Local doctors say nose bacteria could play role in severity of COVID
AUGUSTA, Ga. (WRDW/WAGT) - We know so much more about the virus than we did last year but some aspects are still a mystery.
Augusta University experts are working to understand why some people with COVID are really sick while others aren’t. While COVID can enter your body in many different ways, AU’s research shows our nose could play a huge role in determining the severity of COVID infections.
Your nose has both good bacteria and bad bacteria, but researchers at AU wanted to know if the bacteria that lives in your nose could play a role in how sick you would get if infected with COVID.

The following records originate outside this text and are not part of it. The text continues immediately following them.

**config.mk**
```make
export PLATFORM = sky130hd
export DESIGN_NAME = irq_source_ctrl
export DESIGN_NICKNAME = d
export VERILOG_FILES = /design/src/rtl/irqs_pkg.sv /design/src/rtl/irqs_slot.sv /design/src/rtl/irqs_pick.sv /design/src/rtl/irqs_scan.sv /design/src/rtl/irq_source_ctrl.sv
export SDC_FILE = /design/constraint.sdc
export NUM_CORES = 1
export LEC_CHECK = 0
export BUFFER_PORTS_ARGS = -buffer_cell sky130_fd_sc_hd__buf_2
export CORE_ASPECT_RATIO = 1.75
export CORE_MARGIN = 3
export CORE_UTILIZATION = 53
export DETAILED_ROUTE_END_ITERATION = 8
export GPL_TIMING_DRIVEN = 0
export PLACE_DENSITY = 0.87
export RECOVER_POWER = 100
export SETUP_SLACK_MARGIN = 0.05
export SYNTH_ARGS = -nofsm -noshare
export SYNTH_HDL_FRONTEND = slang
export SYNTH_SLANG_ARGS = --single-unit
```
**constraint.sdc**
```tcl
create_clock -name clk -period 1.8 [get_ports clk]
set_input_delay 0.18 -clock clk [delete_from_list [all_inputs] [get_ports clk]]
set_output_delay 0.18 -clock clk [all_outputs]
set_load 0.01 [all_outputs]
```
**src/rtl/irqs_pkg.sv**
```systemverilog
package irqs_pkg;
  typedef enum logic [1:0] {KIND_NONE, KIND_LVL, KIND_MSG} src_kind_e;

  typedef struct packed {
    logic asrt;   // registered input (level state or last message sample)
    logic sent;   // level: presented and not yet closed
    logic rej;    // message: handed back by the presenter
    logic mpend;  // message: fired while masked
    logic due;    // waiting for the present engine
  } src_stat_t;
endpackage

```
**src/rtl/irqs_slot.sv**
```systemverilog
module irqs_slot
  import irqs_pkg::*;
#(
  parameter int SRV_W  = 4,
  parameter int PRIO_W = 8
) (
  input  logic              clk,
  input  logic              rst_n,
  input  src_kind_e         kind,
  input  logic              src_lvl,
  input  logic              cfg_hit,
  input  logic [SRV_W-1:0]  cfg_srv,
  input  logic [PRIO_W-1:0] cfg_prio,
  input  logic              rej_hit,
  input  logic              eoi_hit,
  input  logic              scan_hit,
  input  logic              grant,
  output logic              ready,
  output logic [SRV_W-1:0]  srv,
  output logic [PRIO_W-1:0] prio,
  output src_stat_t         stat
);
  function automatic logic is_masked(input logic [PRIO_W-1:0] p);
    return p == {PRIO_W{1'b1}};
  endfunction

  src_stat_t         nx;
  logic [SRV_W-1:0]  nx_srv;
  logic [PRIO_W-1:0] nx_prio;
  logic              is_lvl, is_msg;

  assign is_lvl = (kind == KIND_LVL);
  assign is_msg = (kind == KIND_MSG);
  assign ready  = stat.due;

  always_comb begin
    nx      = stat;
    nx_srv  = srv;
    nx_prio = prio;
    if (grant) begin
      nx.due = 1'b0;
      if (is_lvl) nx.sent = 1'b1;
    end
    if (rej_hit) begin
      if (is_msg) nx.rej  = 1'b1;
      if (is_lvl) nx.sent = 1'b0;
    end
    if (eoi_hit && is_lvl) nx.sent = 1'b0;
    nx.asrt = src_lvl;
    if (is_lvl && (src_lvl != stat.asrt)) nx.due = 1'b1;
    if (is_msg && src_lvl && !stat.asrt) begin
      if (is_masked(prio)) nx.mpend = 1'b1;
      else                 nx.due   = 1'b1;
    end
    if (cfg_hit) begin
      nx_srv  = cfg_srv;
      nx_prio = cfg_prio;
      if (is_msg && nx.mpend && !is_masked(cfg_prio)) begin
        nx.mpend = 1'b0;
        nx.due   = 1'b1;
      end
      if (is_lvl) nx.due = 1'b1;
    end
    if (scan_hit) begin
      if (is_msg && nx.rej) begin
        nx.rej = 1'b0;
        if (!is_masked(nx_prio)) nx.due = 1'b1;
      end
      if (is_lvl) nx.due = 1'b1;
    end
    if (is_lvl && !(!is_masked(nx_prio) && nx.asrt && !nx.sent)) nx.due = 1'b0;
    if (is_msg && nx.due && is_masked(nx_prio)) begin
      nx.due   = 1'b0;
      nx.mpend = 1'b1;
    end
    if (kind == KIND_NONE) nx = '0;
  end

  always_ff @(posedge clk) begin
    if (!rst_n) begin
      stat <= '0;
      srv  <= '0;
      prio <= {PRIO_W{1'b1}};
    end else begin
      stat <= nx;
      srv  <= nx_srv;
      prio <= nx_prio;
    end
  end
endmodule

```
**src/rtl/irqs_pick.sv**
```systemverilog
module irqs_pick #(
  parameter int N  = 8,
  parameter int IW = 3
) (
  input  logic [N-1:0]  req,
  output logic [N-1:0]  win,
  output logic [IW-1:0] idx,
  output logic          any
);
  always_comb begin
    win = '0;
    idx = '0;
    any = 1'b0;
    for (int i = N - 1; i >= 0; i--) begin
      if (req[i]) begin
        win    = '0;
        win[i] = 1'b1;
        idx    = IW'(i);
        any    = 1'b1;
      end
    end
  end
endmodule

```
**src/rtl/irqs_scan.sv**
```systemverilog
module irqs_scan #(
  parameter int N  = 8,
  parameter int IW = 3
) (
  input  logic         clk,
  input  logic         rst_n,
  input  logic         start,
  input  logic         stall,
  output logic [N-1:0] hit,
  output logic         active
);
  logic [IW-1:0] ptr;
  logic          step;

  assign step = active && !stall;

  for (genvar g = 0; g < N; g++) begin : g_hit
    assign hit[g] = step && (ptr == IW'(g));
  end

  always_ff @(posedge clk) begin
    if (!rst_n) begin
      active <= 1'b0;
      ptr    <= '0;
    end else if (!active) begin
      if (start) begin
        active <= 1'b1;
        ptr    <= '0;
      end
    end else if (step) begin
      ptr <= ptr + 1'b1;
      if (ptr == IW'(N - 1)) active <= 1'b0;
    end
  end
endmodule

```
**src/rtl/irq_source_ctrl.sv**
```systemverilog
module irq_source_ctrl
  import irqs_pkg::*;
#(
  parameter int              N_SRC    = 8,
  parameter int              SRV_W    = 4,
  parameter int              PRIO_W   = 8,
  parameter int              NUM_W    = 12,
  parameter logic [NUM_W-1:0] NUM_BASE = 12'h100,
  localparam int             IDX_W    = (N_SRC > 1) ? $clog2(N_SRC) : 1
) (
  input  logic              clk,
  input  logic              rst_n,
  input  logic [N_SRC-1:0]  src_in,
  input  logic [N_SRC-1:0]  kind_lvl,
  input  logic [N_SRC-1:0]  kind_msg,
  input  logic              cfg_we,
  input  logic [IDX_W-1:0]  cfg_idx,
  input  logic [SRV_W-1:0]  cfg_srv,
  input  logic [PRIO_W-1:0] cfg_prio,
  input  logic              rej_valid,
  input  logic [NUM_W-1:0]  rej_num,
  input  logic              eoi_valid,
  input  logic [NUM_W-1:0]  eoi_num,
  input  logic              resend_go,
  output logic              pres_req,
  output logic [NUM_W-1:0]  pres_num,
  output logic [SRV_W-1:0]  pres_srv,
  output logic [PRIO_W-1:0] pres_prio,
  input  logic              pres_done
);
  localparam logic [NUM_W-1:0] SRC_CNT = NUM_W'(N_SRC);

  function automatic logic in_window(input logic [NUM_W-1:0] n);
    return (n >= NUM_BASE) && ((n - NUM_BASE) < SRC_CNT);
  endfunction

  function automatic logic [IDX_W-1:0] to_local(input logic [NUM_W-1:0] n);
    return IDX_W'(n - NUM_BASE);
  endfunction

  function automatic logic [NUM_W-1:0] to_global(input logic [IDX_W-1:0] i);
    return NUM_BASE + NUM_W'(i);
  endfunction

  // named internal events
  logic [N_SRC-1:0]  grant, scan_hit, ready, cfg_hit, rej_hit, eoi_hit;
  logic [N_SRC-1:0]  pick_win;
  logic [IDX_W-1:0]  pick_idx;
  logic              pick_any, scan_active;
  logic [SRV_W-1:0]  s_srv  [N_SRC];
  logic [PRIO_W-1:0] s_prio [N_SRC];
  src_stat_t         s_stat [N_SRC];

  for (genvar g = 0; g < N_SRC; g++) begin : g_src
    src_kind_e kind;
    assign kind       = kind_lvl[g] ? KIND_LVL : (kind_msg[g] ? KIND_MSG : KIND_NONE);
    assign cfg_hit[g] = cfg_we && (cfg_idx == IDX_W'(g));
    assign rej_hit[g] = rej_valid && in_window(rej_num) && (to_local(rej_num) == IDX_W'(g));
    assign eoi_hit[g] = eoi_valid && in_window(eoi_num) && (to_local(eoi_num) == IDX_W'(g));

    irqs_slot #(.SRV_W(SRV_W), .PRIO_W(PRIO_W)) u_slot (
      .clk(clk), .rst_n(rst_n), .kind(kind), .src_lvl(src_in[g]),
      .cfg_hit(cfg_hit[g]), .cfg_srv(cfg_srv), .cfg_prio(cfg_prio),
      .rej_hit(rej_hit[g]), .eoi_hit(eoi_hit[g]), .scan_hit(scan_hit[g]),
      .grant(grant[g]), .ready(ready[g]), .srv(s_srv[g]), .prio(s_prio[g]),
      .stat(s_stat[g])
    );
  end

  irqs_pick #(.N(N_SRC), .IW(IDX_W)) u_pick (
    .req(ready), .win(pick_win), .idx(pick_idx), .any(pick_any)
  );

  irqs_scan #(.N(N_SRC), .IW(IDX_W)) u_scan (
    .clk(clk), .rst_n(rst_n), .start(resend_go), .stall(pres_req),
    .hit(scan_hit), .active(scan_active)
  );

  assign grant = pres_req ? '0 : pick_win;

  always_ff @(posedge clk) begin
    if (!rst_n) begin
      pres_req  <= 1'b0;
      pres_num  <= '0;
      pres_srv  <= '0;
      pres_prio <= '0;
    end else if (pres_req) begin
      if (pres_done) pres_req <= 1'b0;
    end else if (pick_any) begin
      pres_req  <= 1'b1;
      pres_num  <= to_global(pick_idx);
      pres_srv  <= s_srv[pick_idx];
      pres_prio <= s_prio[pick_idx];
    end
  end
endmodule

```
# Word level (Yosys, flattened, before mapping)
# Index checks and enable logic that the tools add are counted.
[totals] wordCells=583 in_bits=70 ff_bits=165 out_inout_bits=25
[classes] n_eq_ne=70 order_cmp=5 n_bitwise=3 add_sub_neg=4 reduce_logical=198 muxes=241
[op_table] cell="$mux W8" n=19
[op_table] cell="$mux W1" n=151
[op_table] cell="$eq A8 B8 Y1 const B" n=17
[op_table] cell="$logic_and A1 B1 Y1" n=133
[op_table] cell="$mux W2" n=56
[op_table] cell="$eq A3 B3 Y1 const B" n=16
[op_table] cell="$logic_not A1 Y1" n=34
[op_table] cell="$mux W3" n=11
[op_table] cell="$bmux W8 S3" n=1
[op_table] cell="$eq A3 B2 Y1 const B" n=8
[op_table] cell="$ge A12 B9 Y1 const B" n=2
[op_table] cell="$lt A12 B4 Y1 const B" n=2
[op_table] cell="$reduce_or A3 Y1" n=8
[op_table] cell="$sub A12 B9 Y12 const B" n=2
[op_table] cell="$eq A2 B1 Y1 const B" n=8
[op_table] cell="$eq A2 B2 Y1 const B" n=8
[op_table] cell="$logic_not A2 Y1" n=8
[op_table] cell="$reduce_or A2 Y1" n=8
[op_table] cell="$bmux W4 S3" n=1
[op_table] cell="$eq A3 B1 Y1 const B" n=4
[op_table] cell="$logic_not A3 Y1" n=4
[op_table] cell="$add A9 B3 Y10 const A" n=1
[op_table] cell="$mux W4" n=2
[op_table] cell="$ne A1 B1 Y1" n=8
[op_table] cell="7 further kinds" n=9

# Depth between registers and ports, before layout
[logic_depth] word_depth=26 ltp_mapped=8 mapped_depth_nobuf=7

# By module
# A second synthesis with hierarchy kept.
[unflattened] cells_unflattened=987 hier_area_um2=8622.0
[by_module_without_submodules] module="irqs_slot" area_each_um2=798.3 cells_per_inst=88 seq_area_each_um2=340.3 instances=8
[by_module_without_submodules] module="irq_source_ctrl" area_each_um2=1773.0 cells_per_inst=224 seq_area_each_um2=340.3 instances=1
[by_module_without_submodules] module="irqs_scan" area_each_um2=304.0 cells_per_inst=37 seq_area_each_um2=80.1 instances=1
[by_module_without_submodules] module="irqs_pick" area_each_um2=158.9 cells_per_inst=22 seq_area_each_um2=0.0 instances=1

# Least setup slack after synthesis
# OpenSTA, ideal clock, no wires.
[synth_timing] path_kind="register -> register" startpoint="reg g_src[3].u_slot.stat, in the netlist g_src[3].u_slot.ready" endpoint="reg pres_srv[2]" synth_period_minus_slack_ns=1.810 n_path_buf=2 arrival_ns=1.678 setup_slack_ns=-0.010 path_stages_with_launch=8 path_cell_list="dfxtp_1 buf_4 inv_2 a221oi_4 buf_4 mux2_2 o221ai_1 o211ai_1"
[synth_between] elab_chain_cells=8
[synth_lines] element="start: declaration" line="irqs_slot.sv:21" rtl="output src_stat_t stat"
[synth_lines] element="start signal: assignment" line="irqs_slot.sv:85" rtl="stat <= nx;"
[synth_lines] element="$mux W3 (4 in a row)" line="irqs_pick.sv:15" rtl="if (req[i]) begin"
[synth_lines] element="$not A3 Y4 (implied by the code)" line="irq_source_ctrl.sv:92" rtl="pres_srv <= s_srv[pick_idx];"
[synth_lines] element="$bmux W4 S3" line="irq_source_ctrl.sv:92"
[synth_lines] element="$mux W4 (implied by the code) (2 in a row)" line="irq_source_ctrl.sv:92"
[synth_lines] element="end signal: assignment" line="irq_source_ctrl.sv:92"
[synth_lines] element="end: declaration" line="irq_source_ctrl.sv:27" rtl="output logic [SRV_W-1:0] pres_srv,"
# Several ways; a longest one is shown, not always the timed one. The select of a mux whose other input is x is not followed.
# A chain may end at the register's enable or synchronous reset.

# Worst setup path in the final report
[layout_timing] startpoint="reg g_src[5].u_slot.stat, in the netlist g_src[5].u_slot.ready" endpoint="reg pres_prio[2]"
[layout_between] elab_chain_cells=10
[layout_lines] element="start: declaration" line="irqs_slot.sv:21"
[layout_lines] element="start signal: assignment" line="irqs_slot.sv:85"
[layout_lines] element="$mux W3 (6 in a row)" line="irqs_pick.sv:15"
[layout_lines] element="$not A3 Y4 (implied by the code)" line="irq_source_ctrl.sv:93" rtl="pres_prio <= s_prio[pick_idx];"
[layout_lines] element="$bmux W8 S3" line="irq_source_ctrl.sv:93"
[layout_lines] element="$mux W8 (implied by the code) (2 in a row)" line="irq_source_ctrl.sv:93"
[layout_lines] element="end signal: assignment" line="irq_source_ctrl.sv:93"
[layout_lines] element="end: declaration" line="irq_source_ctrl.sv:28" rtl="output logic [PRIO_W-1:0] pres_prio,"
# Several ways; a longest one is shown, not always the timed one. The select of a mux whose other input is x is not followed.

==> run metrics <==
outcome=finished with violations; failing checks=DRC, hold timing, setup timing; std cell rows=60; global-route wire length before repair=just over 50000 um; Die Ht=173 um; Layout Skew=0.0198 ns; DR pass1 iterations=9; HPWL Detailed=21000 um; CP Max Fanout=5; Syn Inst Count=roughly 1.0k; Clock Sinks=157; unrepaired setup endpoints after global routing=yes; DRT Wirelength=37900 um; Final Hold Vio Count=4; Via density=7.25; worst setup margin=-0.412 ns; crit path launch type=flip-flop; proportion of power drawn by flip-flops and latches=between 30 and 40%; pin count of the biggest net entering global routing=19; Leak=4.38 nW; CTS tree=done; Num CTS Buffers=17; GPL Wtd Cong=0.975; combinational share of power=between 20 and 25%; sw frac=34.3%; post-route ant nets=0; port bufs=67; layout cells sized above 1=24.7%; ANT cells=0; Max Freq=452 MHz; setup violators final=36; min Tclk post-route=approximately 2.2 ns; P_sw=3.32 mW; Remaining DRCs=5; Syn Std Cell Area=0.00843 mm2; worst r2r path cells=8; fin util=69.9%; die width=101 um; Unique masters post-synth=78; via count=10.0k; Hold Crit Class=in2reg; Yosys reg bits=~160; ys flop type=dfxtp_1; io pins=95; hold depth=3; DRT met1 WL=11500 um; Seq/Total Area, Yosys=37.3%; Top Metal Used=met4; metal3 WL=around 4700 um; P&R area growth vs syn=28.1%; Syn Area/Cell=8.04 um2; wire per inst=~27 um; WHS=-0.0172 ns; EDFF count, synth=0; Overall Global Routing Usage=38.8%; Initial Util=between 50% and 60%; met2 wire length=16900 um; Final Max Tran Viols=0; Setup CP Type=reg2reg; Worst VDD drop=0.766 mV; core footprint=roughly 0.015 mm2; Pint=6.36 mW; Longest Clk Path Bufs=2; initial antenna violation count=0; fin crit share=123%; vias in the first global route=9394; synth warn=0; die area=between 0.015 and 0.02 mm2; Critical Path RT=2.12 ns; Critical Path AT=~2.5 ns; pwr dens=around 900 mW/mm2; CTS H-tree depth=4; asr flop ratio synth=0%; grt total ovfl=0; max_cap viols=0; clock root cell=clkbuf_16; clock share of power=roughly two fifths; slew margin rel.=34.6%; Setup crit end kind=flip-flop; Clock Latency Late Sink=approximately 0.46 ns; Nets=1259; Clock Pin Slew Worst Setup and Hold Paths=0.08 ns; drt initial violations=1485; Worst-Margin Slew=0.977 ns
## sequential cells by signal, indices dropped and copies added (netlist names)
signal	cells
g_src.u_slot.prio	64
u_scan.ptr	3
g_src.u_slot.stat	32
g_src.u_slot.srv	32
u_scan.active	1
pres_req	1
g_src.u_slot.ready	8
pres_prio	8
pres_num	4
pres_srv	4
## through the flow
stage	setup WS [ns]	total power [mW]	cells	instance area [um2]	setup TNS, ns
2_1_floorplan	0.0289	4.78	1056	8500	0
6_report	-0.412	9.69	1382	10800	-6.97
5_1_grt	-0.406	9.87	1382	10800	-6.38
3_5_place_dp	-0.575	5.30	1309	9070	-25.50
4_1_cts	-0.137	9.15	1359	10300	-1.27
3_3_place_gp	-0.527	5.27	1309	9070	-24.28
## final timing paths
kind / startpoint / to / slack, ns
worst max-delay path: g_src[5].u_slot.ready / pres_prio[2] / -0.41
worst min-delay path: src_in[0] / g_src[0].u_slot.stat[4] / -0.02
worst max register to register: g_src[5].u_slot.ready / pres_prio[2] / -0.41
worst min register to register: g_src[1].u_slot.srv[2] / g_src[1].u_slot.srv[2] / 0.47
## worst max-delay path: stages, from the launching register on
cell	delay, ns
dfxtp_2	0.32
buf_6	0.12
buf_4	0.15
buf_4	0.16
o21bai_2	0.41
a31oi_4	0.22
clkbuf_8	0.23
o221ai_4	0.31
o211ai_1	0.16
## power groups by stage
stage	combinational (mW)	clock, mW	sequential, mW
finish	2.19	3.71	3.79
global route	2.26	3.82	3.79
CTS	1.78	3.61	3.76
detailed placement	1.48	0	3.82
global placement	1.45	0	3.82
floorplan	0.950	0	3.83
## area by class of cell
class	instances	area, um2
Timing Repair Buffer	111	716
Clock inverter	15	171
Inverter	29	116
Fill cell	1076	4660
Multi-Input combinational cell	775	5360
Tap cell	186	233
Buffer	92	618
Clock buffer	17	425
Sequential cell	157	3170
## layer usage
layer / up-vias / GRT usage [%]
met5: - / 0
met4: 0 / 36.1
met3: 419 / 11.8
met2: 987 / 61.4
met1: 4559 / 39.3
li1: 4049 / -
## cells in the final DEF, fill, tap and decap left out, types with 26 or more instances in the layout
cell and instances:
nand2_1 224, dfxtp_1 145, nand3_1 73, clkbuf_1 60
buf_2 60, buf_4 49, a21boi_0 35, nor2_1 30
inv_1 27, o21ai_0 26
## logic make-up after synthesis
kind of cell | count (synthesis) | synth area share (%)
adders and majority gates | 6 | 0.890
AOI/OAI and AO/OA | 258 | 22.5
and+or+nand+nor | 469 | 28.0
other | 1 | 0.0445
xor gates and xnor gates | 7 | 0.727
muxes | 27 | 3.56
DFF | 157 | 37.3
buffers and inverters | 124 | 7.00
## cell usage after synthesis (17+ instances only)
cell	instances	area, um2
buf_2	21	105
inv_1	28	105
a21boi_0	35	263
mux2_2	24	270
dfxtp_1	157	3140
nor2_1	33	124
nand4_1	20	125
nand2_1	224	841
o211ai_1	22	165
o21ai_0	37	185
nor3_1	25	125
buf_4	20	150
nand3_1	73	365
o21bai_1	17	128
a21oi_1	24	120
o21a_1	18	135
clkbuf_1	48	180
## what timing repair did
action,4_1_cts,5_1_grt
gates cloned,3,3
setup endpoints to repair,34,72
hold buffers,2,0
resized for setup,109,82
pin swaps,29,44
hold endpoints to repair,2,0
buffers inserted,16,20
Power figures use the tool's default switching activity.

“We did this study in older patients because older patients are more vulnerable to this disease,” said Dr. Sadanand Fulzele, associate professor at Au’s Medical College of Georgia.
Researchers at AU studied age groups 49 to 78. A healthy group of people that were not infected, an infected group that had no symptoms, and an infected group with mild or severe symptoms.
“We started this project to understand why some individuals are severely affected by COVID-19,” he said. “After analyzing all these patients we found that the patients with symptoms have a low microbiome.”
He says when you’re unhealthy or have an infection most of the good bacteria in your nose gets wiped out by the bad bacteria. During their study, they found that most of the patients that were really sick had low microbiomes or low variations of bacteria in their nose — leaving them with two conclusions.
“Maybe low microbiome increases the change of COVID-19 infections and symptoms or second results maybe COVID-19 causes of the microbiome in the nasal cavity,” he said.
He says right now they’re working ahead and looking into different strategies to boost immune responses in the upper respiratory tract.
“We can develop some kind of probiotic spray that can increase the upper respiratory tract human response and can fight against the viral infection,” he said.
He says the earlier they start the treatment strategies the more they can prevent hospitalizations.
“We can save many lives,” he said.
Right now AU says they’re going to continue to research and study the variation of bacteria and COVID. They say they’re hoping to expand their research even more using different age groups.